File: src/common/sd_pkg.sv
package sd_pkg;

    // ========================================
    // Frame lengths
    // ========================================
    localparam int cmd_frame_bits     = 48;
    localparam int cmd_content_bits   = 40;
    localparam int crc7_bits          = 7;
    localparam int resp48_bits        = 48;
    localparam int resp136_bits       = 136;
    // Start, transmission and reserved bits ahead of the R2 CRC span
    localparam int resp_crc_skip_bits = 8;
    // Line handover from host to card after the end bit
    localparam int turnaround_cycles  = 2;

    // ========================================
    // Field types
    // ========================================
    typedef logic [5:0]   cmd_index_t;
    typedef logic [31:0]  cmd_arg_t;
    typedef logic [6:0]   crc7_t;
    typedef logic [119:0] resp_data_t;

    typedef enum logic [1:0] {
        resp_none,
        resp_48,
        resp_136
    } resp_type_e;

    typedef struct packed {
        cmd_index_t index;
        cmd_arg_t   arg;
        resp_type_e resp_type;
    } sd_cmd_req_t;

    // R1/R3/R6/R7 data sits zero-extended in the low 32 bits
    typedef struct packed {
        cmd_index_t index;
        resp_data_t data;
        logic       crc_err;
    } sd_resp_t;

    // ========================================
    // State machines
    // ========================================
    typedef enum logic [1:0] {
        tx_idle,
        tx_content,
        tx_crc,
        tx_end
    } tx_state_e;

    typedef enum logic [2:0] {
        rx_idle,
        rx_turnaround,
        rx_wait_start,
        rx_shift,
        rx_check
    } rx_state_e;

endpackage

File: src/cmd_path/cmd_tx.sv
`timescale 1ns/1ps

module cmd_tx import sd_pkg::*; (
    input  logic        clk_fast,
    input  logic        rst_n,
    input  logic        cmd_start,
    input  sd_cmd_req_t cmd_req,
    input  logic        busy,
    output logic        sd_cmd_out,
    output logic        sd_cmd_oe,
    output logic        cmd_done,
    output logic        rx_arm,
    output resp_type_e  rx_type
);

    tx_state_e state;
    logic [cmd_content_bits-1:0] shift_q;
    logic [$clog2(cmd_frame_bits)-1:0] bit_cnt;
    logic crc_shift;
    logic crc_bit;
    crc7_t crc;

    // ========================================
    // Frame content register
    // ========================================
    // Request capture stays open while the controller is idle
    always_ff @(posedge clk_fast) begin
        if (!busy) begin
            shift_q <= {1'b0, 1'b1, cmd_req.index, cmd_req.arg};
            rx_type <= cmd_req.resp_type;
        end else if (state == tx_content) begin
            shift_q <= {shift_q[cmd_content_bits-2:0], 1'b0};
        end
    end

    // ========================================
    // Serializer FSM
    // ========================================
    always_ff @(posedge clk_fast) begin
        if (!rst_n) begin
            state    <= tx_idle;
            bit_cnt  <= '0;
            cmd_done <= 1'b0;
            rx_arm   <= 1'b0;
        end else begin
            cmd_done <= 1'b0;
            rx_arm   <= 1'b0;
            case (state)
                tx_idle: begin
                    if (cmd_start) begin
                        state   <= tx_content;
                        bit_cnt <= '0;
                    end
                end
                tx_content: begin
                    if (bit_cnt == cmd_content_bits - 1) begin
                        state   <= tx_crc;
                        bit_cnt <= '0;
                    end else begin
                        bit_cnt <= bit_cnt + 1'b1;
                    end
                end
                tx_crc: begin
                    if (bit_cnt == crc7_bits - 1) begin
                        state <= tx_end;
                    end else begin
                        bit_cnt <= bit_cnt + 1'b1;
                    end
                end
                tx_end: begin
                    state    <= tx_idle;
                    cmd_done <= 1'b1;
                    rx_arm   <= (rx_type != resp_none);
                end
                default: state <= tx_idle;
            endcase
        end
    end

    // Feeding the CRC MSB back in turns the LFSR into a plain shifter
    assign crc_shift = (state == tx_content) || (state == tx_crc);
    assign crc_bit   = (state == tx_content) ? shift_q[cmd_content_bits-1] : crc[crc7_bits-1];

    crc7 u_crc7 (
        .clk_fast (clk_fast),
        .rst_n    (rst_n),
        .clear    (cmd_start),
        .shift_en (crc_shift),
        .bit_in   (crc_bit),
        .crc      (crc)
    );

    // CMD line drive, idles high
    assign sd_cmd_oe = (state != tx_idle);

    always_comb begin
        case (state)
            tx_content: sd_cmd_out = shift_q[cmd_content_bits-1];
            tx_crc:     sd_cmd_out = crc[crc7_bits-1];
            default:    sd_cmd_out = 1'b1;
        endcase
    end

endmodule

File: src/cmd_path/resp_rx.sv
`timescale 1ns/1ps

module resp_rx import sd_pkg::*; (
    input  logic       clk_fast,
    input  logic       rst_n,
    input  logic       rx_arm,
    input  resp_type_e rx_type,
    input  logic       sd_cmd_in,
    output logic       resp_valid,
    output sd_resp_t   resp
);

    rx_state_e state;
    resp_type_e type_q;
    logic [resp136_bits-1:0] shift_q;
    logic [$clog2(resp136_bits)-1:0] bit_cnt;
    logic [$clog2(turnaround_cycles+1)-1:0] ta_cnt;
    logic sample;
    logic last_bit;
    logic crc_cover;
    crc7_t crc;

    // Start bit counts as the first sampled bit
    assign sample = ((state == rx_wait_start) && !sd_cmd_in) || (state == rx_shift);

    always_comb begin
        if (type_q == resp_136) begin
            last_bit  = (bit_cnt == resp136_bits - 1);
            // R2 CRC skips the leading header byte
            crc_cover = (bit_cnt >= resp_crc_skip_bits) &&
                        (bit_cnt < resp136_bits - crc7_bits - 1);
        end else begin
            last_bit  = (bit_cnt == resp48_bits - 1);
            crc_cover = (bit_cnt < resp48_bits - crc7_bits - 1);
        end
    end

    // ========================================
    // Receiver FSM
    // ========================================
    always_ff @(posedge clk_fast) begin
        if (!rst_n) begin
            state      <= rx_idle;
            type_q     <= resp_none;
            bit_cnt    <= '0;
            ta_cnt     <= '0;
            resp_valid <= 1'b0;
        end else begin
            resp_valid <= 1'b0;
            case (state)
                rx_idle: begin
                    if (rx_arm) begin
                        state   <= rx_turnaround;
                        type_q  <= rx_type;
                        ta_cnt  <= '0;
                        bit_cnt <= '0;
                    end
                end
                rx_turnaround: begin
                    // Line may still float while the card takes over
                    if (ta_cnt == turnaround_cycles - 1) begin
                        state <= rx_wait_start;
                    end else begin
                        ta_cnt <= ta_cnt + 1'b1;
                    end
                end
                rx_wait_start: begin
                    if (!sd_cmd_in) begin
                        state   <= rx_shift;
                        bit_cnt <= bit_cnt + 1'b1;
                    end
                end
                rx_shift: begin
                    bit_cnt <= bit_cnt + 1'b1;
                    if (last_bit) begin
                        state <= rx_check;
                    end
                end
                rx_check: begin
                    state      <= rx_idle;
                    resp_valid <= 1'b1;
                end
                default: state <= rx_idle;
            endcase
        end
    end

    // Frame lands MSB first, end bit ends up in bit 0
    always_ff @(posedge clk_fast) begin
        if (sample) begin
            shift_q <= {shift_q[resp136_bits-2:0], sd_cmd_in};
        end
    end

    crc7 u_crc7 (
        .clk_fast (clk_fast),
        .rst_n    (rst_n),
        .clear    (rx_arm),
        .shift_en (sample && crc_cover),
        .bit_in   (sd_cmd_in),
        .crc      (crc)
    );

    // ========================================
    // Response decode
    // ========================================
    always_ff @(posedge clk_fast) begin
        if (state == rx_check) begin
            resp.crc_err <= (crc != shift_q[crc7_bits:1]) || !shift_q[0];
            if (type_q == resp_136) begin
                // Index field is reserved in R2, passed as received
                resp.index <= shift_q[133:128];
                resp.data  <= shift_q[resp136_bits-resp_crc_skip_bits-1:crc7_bits+1];
            end else begin
                resp.index <= shift_q[45:40];
                resp.data  <= resp_data_t'(shift_q[39:8]);
            end
        end
    end

endmodule

File: src/logic/crc7.sv
`timescale 1ns/1ps

module crc7 import sd_pkg::*; (
    input  logic  clk_fast,
    input  logic  rst_n,
    input  logic  clear,
    input  logic  shift_en,
    input  logic  bit_in,
    output crc7_t crc
);

    logic feedback;

    // Polynomial x^7 + x^3 + 1
    assign feedback = bit_in ^ crc[crc7_bits-1];

    always_ff @(posedge clk_fast) begin
        if (!rst_n) begin
            crc <= '0;
        end else if (clear) begin
            crc <= '0;
        end else if (shift_en) begin
            // Shift left, feedback enters at bit 0 and taps bit 3
            crc <= {crc[5:3], crc[2] ^ feedback, crc[1:0], feedback};
        end
    end

endmodule

File: src/logic/sd_cmd_ctrl.sv
`timescale 1ns/1ps

module sd_cmd_ctrl import sd_pkg::*; (
    input  logic        clk_fast,
    input  logic        rst_n,
    input  logic        cmd_start,
    input  sd_cmd_req_t cmd_req,
    output logic        cmd_done,
    output logic        busy,
    output logic        sd_cmd_out,
    output logic        sd_cmd_oe,
    input  logic        sd_cmd_in,
    output logic        resp_valid,
    output sd_resp_t    resp
);

    logic cmd_go;
    logic rx_arm;
    resp_type_e rx_type;

    // ========================================
    // Busy tracking
    // ========================================
    // Only one command in flight, later starts are dropped
    assign cmd_go = cmd_start && !busy;

    always_ff @(posedge clk_fast) begin
        if (!rst_n) begin
            busy <= 1'b0;
        end else if (cmd_go) begin
            busy <= 1'b1;
        end else if ((cmd_done && !rx_arm) || resp_valid) begin
            busy <= 1'b0;
        end
    end

    // ========================================
    // Command and response paths
    // ========================================
    cmd_tx u_cmd_tx (
        .clk_fast   (clk_fast),
        .rst_n      (rst_n),
        .cmd_start  (cmd_go),
        .cmd_req    (cmd_req),
        .busy       (busy),
        .sd_cmd_out (sd_cmd_out),
        .sd_cmd_oe  (sd_cmd_oe),
        .cmd_done   (cmd_done),
        .rx_arm     (rx_arm),
        .rx_type    (rx_type)
    );

    // Armed by the serializer once the end bit is out
    resp_rx u_resp_rx (
        .clk_fast   (clk_fast),
        .rst_n      (rst_n),
        .rx_arm     (rx_arm),
        .rx_type    (rx_type),
        .sd_cmd_in  (sd_cmd_in),
        .resp_valid (resp_valid),
        .resp       (resp)
    );

endmodule

File: config.mk
export PLATFORM = sky130hd
export DESIGN_NAME = sd_cmd_ctrl
export DESIGN_NICKNAME = d
export VERILOG_FILES = /design/src/common/sd_pkg.sv /design/src/cmd_path/cmd_tx.sv /design/src/cmd_path/resp_rx.sv /design/src/logic/crc7.sv /design/src/logic/sd_cmd_ctrl.sv
export SDC_FILE = /design/constraint.sdc
export NUM_CORES = 1
export LEC_CHECK = 0
export BUFFER_PORTS_ARGS = -buffer_cell sky130_fd_sc_hd__buf_2
export CAP_MARGIN = 10
export CORE_AREA = 2 2 154 156
export CTS_BUF_LIST = sky130_fd_sc_hd__clkbuf_16
export CTS_CLUSTER_DIAMETER = 50
export DETAILED_ROUTE_END_ITERATION = 8
export DIE_AREA = 0 0 156 158
export GPL_TIMING_DRIVEN = 0
export MAX_ROUTING_LAYER = met4
export PLACE_DENSITY = 0.79
export SKIP_LAST_GASP = 1
export SLEW_MARGIN = 5
export SYNTH_ARGS = -nofsm -noshare
export SYNTH_HDL_FRONTEND = slang
export SYNTH_HIERARCHICAL = 1
export SYNTH_SLANG_ARGS = --single-unit
File: constraint.sdc
create_clock -name clk_fast -period 15.9 [get_ports clk_fast]
set_input_delay 2.385 -clock clk_fast [delete_from_list [all_inputs] [get_ports clk_fast]]
set_output_delay 2.385 -clock clk_fast [all_outputs]
set_load 0.01 [all_outputs]
==> metrics.json <==
{
  "synthArstFlopShare": {"value": 0, "unit": "%"},
  "detail_route.wl_per_cell": {"value": 15.9, "unit": "microns"},
  "design.die.area": {"value": 24600, "unit": "sq um"},
  "final.setup_skew": {"value": 0.0184, "unit": "ns"},
  "synthToLayoutAreaGrowth": {"value": 20.5, "unit": "%"},
  "most-common-layout-cells": {"value": "sky130_fd_sc_hd__edfxtp_1 (301), sky130_fd_sc_hd__buf_2 (181), sky130_fd_sc_hd__and2_1 (90)"},
  "netSwitchingFraction": {"value": 21.0, "unit": "%"},
  "p_int": {"value": 1540, "unit": "uW"},
  "place.detailed.instances": {"value": 1182},
  "fin_cells": {"value": 1248},
  "drv.max_cap_violation_count": {"value": 0},
  "tritoncts": {"value": "built"},
  "post_cts_clock_slew_at_the_launch_and_capture_registers_of_the_worst_setup_and_hold_paths": {"value": 0.06, "unit": "ns"},
  "global_route_wire_length_before_repair": {"value": 30.7, "unit": "mm"},
  "ctsRootBufferMaster": {"value": "sky130_fd_sc_hd__clkbuf_16"},
  "worstHoldPathType": {"value": "flip-flop to flip-flop"},
  "report.final.setup_viol": {"value": 0},
  "cts.htree.levels": {"value": 2},
  "synth_top_cell_area_share": {"value": 72.2, "unit": "%"},
  "vdd_drop_max": {"value": 0.000163, "unit": "V"},
  "clkSinkCount": {"value": 344},
  "gr-usage-all-layers": {"value": 16.4, "unit": "%"},
  "first_global_vias": {"value": 6172},
  "cts_repair_resize_count": {"value": 0},
  "synth.yosys.warnings": {"value": 6},
  "number_of_enable_type_register_cells_in_the_synthesized_netlist": {"value": 301},
  "cellPowerDensity": {"value": 129, "unit": "nW/um^2"},
  "maxSlewHeadroom": {"value": 54.2, "unit": "%"},
  "synth_largest_area_cell": {"value": "sky130_fd_sc_hd__edfxtp_1"},
  "worst_path_most_repeated_cell": {"value": "sky130_fd_sc_hd__buf_2"},
  "max_clock_freq": {"value": 0.247, "unit": "GHz"},
  "timing.critical_path.arrival": {"value": 1.67, "unit": "ns"},
  "cts_buffers": {"value": 37},
  "die_height": {"value": 158, "unit": "microns"},
  "dr_total_vias": {"value": 6373},
  "reg2reg_slack": {"value": 13.38, "unit": "ns"},
  "num_rows": {"value": 56},
  "final-max-slew-violation-count": {"value": 0},
  "clkLatencyLatePin": {"value": 0.51, "unit": "ns"},
  "seqPwrFrac": {"value": 52.0, "unit": "%"},
  "most_common_library_cell_in_the_layout_ignoring_fill_and_taps": {"value": "sky130_fd_sc_hd__edfxtp_1"},
  "cp_num_buf_inv": {"value": 3},
  "post_synth_instance_area": {"value": 12500, "unit": "sq um"},
  "critical_path.startpoint_type": {"value": "flip-flop"},
  "grt_setup_unrepaired": {"value": "false"},
  "antenna_found_initial": {"value": 0},
  "power_frac_clock": {"value": 41.1, "unit": "%"},
  "detail_route.vias_per_cell": {"value": 5.11},
  "synth.top_cells.by_area": {"value": "sky130_fd_sc_hd__edfxtp_1 (72%), sky130_fd_sc_hd__dfxtp_1 (6.9%), sky130_fd_sc_hd__and2_1 (4.5%)"},
  "result_of_the_run": {"value": "finished, final reports clean"},
  "cp.required": {"value": 13.52, "unit": "ns"},
  "ant_nets": {"value": 0},
  "power.switching": {"value": 409, "unit": "uW"},
  "report.final.hold_viol_count": {"value": 0},
  "dieWidth": {"value": 156, "unit": "microns"},
  "place.detailed.hpwl": {"value": 13.1, "unit": "mm"},
  "power.leakage": {"value": 0.00528, "unit": "uW"},
  "finalSetupTns": {"value": 0, "unit": "ns"},
  "io_buffer_count": {"value": 175},
  "timing.final.crit_period": {"value": 4.05, "unit": "ns"},
  "drt_iter0_markers": {"value": 366},
  "number_of_hold_buffers_added_after_cts": {"value": 0},
  "unique_cell_type_count_in_the_yosys_netlist": {"value": 60},
  "drt_pass1_iterations": {"value": 7},
  "post-cts-setup-buffer-count": {"value": 0},
  "gp_congestion": {"value": 0.812},
  "ctsLongestPathBuffers": {"value": 3},
  "synth_sequential_area_ratio": {"value": 79.1, "unit": "%"},
  "crit_slowest_cell": {"value": "sky130_fd_sc_hd__dfxtp_1"},
  "post-route-period-util": {"value": 25.5, "unit": "%"},
  "tightestPinTransition": {"value": 0.685, "unit": "ns"},
  "cell_by_cell_trace_of_the_critical_path": {"value": "inv_1, ha_1, buf_2, nand2_1, nand3_1, buf_2"},
  "setup.worst_path.end_class": {"value": "output port"},
  "maximum_number_of_pins_on_one_net_before_global_route_repair": {"value": 83},
  "layout.nets": {"value": 984},
  "timing.critical_path.max_delay_family": {"value": "buffers and inverters"},
  "worstSetupPathType": {"value": "flip-flop to output port"},
  "primary_ff_master_synth": {"value": "sky130_fd_sc_hd__edfxtp_1"},
  "antennaDiodeCount": {"value": 0},
  "synth-seq-cells": {"value": 344},
  "post_route_cells_drive_above_1_share": {"value": 32.7, "unit": "%"},
  "floorplan.core_area": {"value": 23100, "unit": "sq um"},
  "avgSynthCellArea": {"value": 17.8, "unit": "sq um"},
  "postSynthCellCount": {"value": 703},
  "overflow": {"value": 0},
  "critical_path_peak_fanout": {"value": 8},
  "detail_route.drc_violations": {"value": 0},
  "post_synthesis_net_count": {"value": 756},
  "ios": {"value": 176},
  "wirelength": {"value": 19.9, "unit": "mm"},
  "start_util": {"value": 54.3, "unit": "%"},
  "share_comb_of_total_power": {"value": 6.9, "unit": "%"},
  "critical_path.max_stage_delay": {"value": 0.38, "unit": "ns"}
}
-- final timing paths --
kind,start,end,cells past startpoint
max,u_cmd_tx/state[0],sd_cmd_out,6
min,u_resp_rx/shift_q[57],u_resp_rx/shift_q[58],0
max reg2reg,u_resp_rx/type_q[1],u_resp_rx/u_crc7/crc[3],7
min reg2reg,u_resp_rx/shift_q[57],u_resp_rx/shift_q[58],0
-- layout make-up --
cell class                      instances  area, sq um
Multi-Input combinational cell        322         2460
Sequential cell                       344         9900
Timing Repair Buffer                  189         1040
Fill cell                            1580         7970
Clock buffer                           37          926
Buffer                                 24          120
Clock inverter                         29          225
Tap cell                              290          363
Inverter                               13         53.8
-- metal layers --
metal	part of all wire, %	up-vias	GRT usage [%]
met1	46	3061	21.7
li1	-	3075	-
met3	6.7	29	4.38
met2	46	208	25.1
met5	0	-	-
met4	1.5	0	5.11
-- registers in the layout, summed over array words and instances (netlist names) --
name	count
u_resp_rx/shift_q	134
u_resp_rx/resp	127
u_cmd_tx/shift_q	40
u_resp_rx/bit_cnt	8
u_cmd_tx/u_crc7/crc	7
u_resp_rx/u_crc7/crc	7
u_cmd_tx/bit_cnt	6
u_resp_rx/state	3
u_cmd_tx/rx_type	2
u_cmd_tx/state	2
u_resp_rx/ta_cnt	2
u_resp_rx/type_q	2
busy	1
u_cmd_tx/cmd_done	1
u_cmd_tx/rx_arm	1
u_resp_rx/resp_valid	1
-- synthesized netlist by cell type (all sizes together) (3+ instances only) --
master	instances
nor3b	5
nor2b	17
clkbuf	14
mux2	44
ha	9
inv	13
o21ai	7
o31ai	4
a21oi	9
nand3b	4
nand2b	5
dfxtp	43
edfxtp	301
xnor2	3
nand3	12
and2	90
or4	3
xor2	7
nor2	28
and3	3
mux2i	17
nand2	16
nor4b	4
o21a	4
a2bb2oi	3
buf	10
-- metrics by stage --
| stage | hold WS, ns | worst slack [ns] | instance area [sq um] | total power, uW | util (%) |
|---|---|---|---|---|---|
| 4_1_cts | 0.440 | 11.82 | 15100 | 1980 | 65.4 |
| 2_1_floorplan | 0.417 | 5.41 | 12500 | 1130 | - |
| 5_1_grt | 0.443 | 11.75 | 15100 | 2020 | 65.4 |
| 3_5_place_dp | 0.425 | 11.65 | 13900 | 1170 | 60.4 |
| 6_report | 0.438 | 11.85 | 15100 | 1950 | 65.4 |
| 3_3_place_gp | 0.421 | 1.72 | 13800 | 1160 | 59.7 |
-- power by group through the flow --
stage | logic, uW | registers [uW] | clock network, uW
detailed placement | 134 | 1030 | 0
CTS | 136 | 1010 | 826
global route | 148 | 1020 | 861
global placement | 129 | 1030 | 0
finish | 135 | 1010 | 802
floorplan | 103 | 1030 | 0
-- kinds of logic (layout without fill, tap and decap cells) --
logic type	Yosys count	after routing	share of synthesized area, %
simple gates	199	199	9.88
fa+ha+maj	9	9	0.900
xor+xnor	10	10	0.700
buf+inv	37	292	1.35
mux	61	61	5.32
compound gates	43	43	2.78
flops	344	344	79.1
Note: power is estimated with default switching activity, not from simulation.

☆ ☆ ☆ ☆ ☆ ☆ ☆

▸ Task requirements:
What you return should be the lines from the beginning of the records through the one that contains "localparam int turnaround_cycles", repeated exactly and with no additions.

▸ Solution for this exercise:
File: src/common/sd_pkg.sv
package sd_pkg;

    // ========================================
    // Frame lengths
    // ========================================
    localparam int cmd_frame_bits     = 48;
    localparam int cmd_content_bits   = 40;
    localparam int crc7_bits          = 7;
    localparam int resp48_bits        = 48;
    localparam int resp136_bits       = 136;
    // Start, transmission and reserved bits ahead of the R2 CRC span
    localparam int resp_crc_skip_bits = 8;
    // Line handover from host to card after the end bit
    localparam int turnaround_cycles  = 2;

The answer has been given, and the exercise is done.